Turning data into efficiencies
Data has tremendous potential to improve the performance of daily marine logistics operations, unlocking new efficiencies and generating savings that can be vital, given the slim operating margins that many organizations, including both energy companies and their supply chain partners, have to juggle with.

Many offshore companies and service providers already have access to a wealth of valuable information, such as vessel positioning, weather conditions and fuel consumption. Yet they often fail to fully take advantage of the opportunities presented by that data, due to its poor quality, sheer volume or because it is too fragmented and siloed—meaning that it is difficult to understand what the data can tell you.

Only when processed and interpreted properly can data provide meaningful insights that help identify and correct inefficiencies. This is the mantra that we have followed at Opsealog. Our service Marinsights combines data integration and processing, expert analysis and data visualization. Those cutting-edge tools don’t replace human capital, but work in synergy with it—delivering a turnkey system that we call “efficiency as a service”.

Working closely with some of the world’s leading energy majors and national oil companies, we have demonstrated that good data management can significantly boost the performance of the offshore support vessel fleet. Our innovative technology has an immediate financial impact by reducing fuel consumption and allowing for better control of other operational costs.

Knowledge is power
The power of data goes beyond optimizing daily operations—it can also inform long-term strategic planning and support the crucial decisions facing a sector in transition.
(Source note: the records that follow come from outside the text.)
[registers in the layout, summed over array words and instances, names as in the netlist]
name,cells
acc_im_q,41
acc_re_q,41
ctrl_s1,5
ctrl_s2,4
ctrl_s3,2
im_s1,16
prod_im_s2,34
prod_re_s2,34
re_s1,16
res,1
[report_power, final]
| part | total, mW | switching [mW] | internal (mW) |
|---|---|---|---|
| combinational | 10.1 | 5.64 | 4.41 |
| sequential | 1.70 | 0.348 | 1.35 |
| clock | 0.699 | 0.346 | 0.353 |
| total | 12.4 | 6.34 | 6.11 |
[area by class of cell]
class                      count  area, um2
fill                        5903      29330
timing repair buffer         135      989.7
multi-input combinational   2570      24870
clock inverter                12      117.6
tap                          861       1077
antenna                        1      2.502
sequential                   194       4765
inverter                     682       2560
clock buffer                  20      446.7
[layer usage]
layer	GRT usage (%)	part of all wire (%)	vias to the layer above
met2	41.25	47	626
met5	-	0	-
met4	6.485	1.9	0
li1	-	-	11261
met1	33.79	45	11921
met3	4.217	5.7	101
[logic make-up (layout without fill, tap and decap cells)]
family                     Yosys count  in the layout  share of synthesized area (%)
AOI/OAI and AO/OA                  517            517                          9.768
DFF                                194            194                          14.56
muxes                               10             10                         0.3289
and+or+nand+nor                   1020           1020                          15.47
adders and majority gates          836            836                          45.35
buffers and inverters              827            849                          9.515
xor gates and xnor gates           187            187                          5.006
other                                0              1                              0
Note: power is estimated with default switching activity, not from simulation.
===== config.mk =====
export PLATFORM = sky130hd
export DESIGN_NAME = psi_seq
export DESIGN_NICKNAME = d
export VERILOG_FILES = /design/src/hdl/psi_pkg.sv /design/src/hdl/psi_seq.sv
export SDC_FILE = /design/constraint.sdc
export NUM_CORES = 1
export LEC_CHECK = 0
export BUFFER_PORTS_ARGS = -buffer_cell sky130_fd_sc_hd__buf_4
export CAP_MARGIN = 20
export CORE_MARGIN = 1.5
export CORE_UTILIZATION = 63
export DETAILED_ROUTE_END_ITERATION = 10
export PLACE_DENSITY = 0.95
export SLEW_MARGIN = 20
export SYNTH_ARGS = -nofsm -noshare
export SYNTH_HDL_FRONTEND = slang
export SYNTH_SLANG_ARGS = --single-unit

===== constraint.sdc =====
create_clock -name clk -period 4.45 [get_ports clk]
set_input_delay 0.6675 -clock clk [delete_from_list [all_inputs] [get_ports clk]]
set_output_delay 0.6675 -clock clk [all_outputs]
set_load 0.02 [all_outputs]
Good data management provides decision-makers with a comprehensive, evidence-driven picture of their operations and performance, enabling them to take a step back and see bigger trends, gaps and potential areas for improvement. This informs their strategic decision-making over operational patterns and vessel deployment in order to improve performance and cut fuel consumption in a way that is verified and measurable.

On board with the environmental transition
By optimizing their operations through the smart use of data, offshore oil and gas companies are able to reduce their fuel consumption to a minimum. This translates not only into savings, but also in substantial reductions in greenhouse gas (GHG) emissions.

Across a global fleet of more than 470 vessels, Opsealog’s performance management technology has already helped delivering 90,000 tonnes of CO2 savings to date. Changes in the operational behavior of the fleets resulted in a 10% reduction in emissions, and we are confident that emissions could be cut by another 5-10% through further optimization initiatives.

This comes at a time when the need for an energy transition is recognized as inevitable. The offshore oil and gas sector is under pressure to decarbonize, with regulators, supply chains and the general public all demanding an immediate reduction in emissions.

Some companies are leading the way and have already committed to achieving carbon neutrality. Digitalization will play a key role to support the energy transition that is gaining pace in the offshore and maritime sector—not only by enabling direct reductions in GHG emissions, but also by informing the implementation of longer-term plans, such as the adoption of new power sources.

Digitalization does not have to be an expensive, time-consuming process, and a lot can be achieved by implementing technologies that refine and make sense of data that companies already have. But for that data to be consistent, comprehensive and meaningful, it is essential that everyone is on board and understands the value that it brings, from the rig operators and navigation officers who are on the operational frontline, to executives who use it to support their decision-making.

As a result, this welcome transition toward sustainability goes hand in hand with another important shift: the building of a digital culture in the offshore oil and gas sector.


The author
Arnaud Dianoux is managing director of Opsealog, a French Company specialized in performance management for the energy and maritime industries.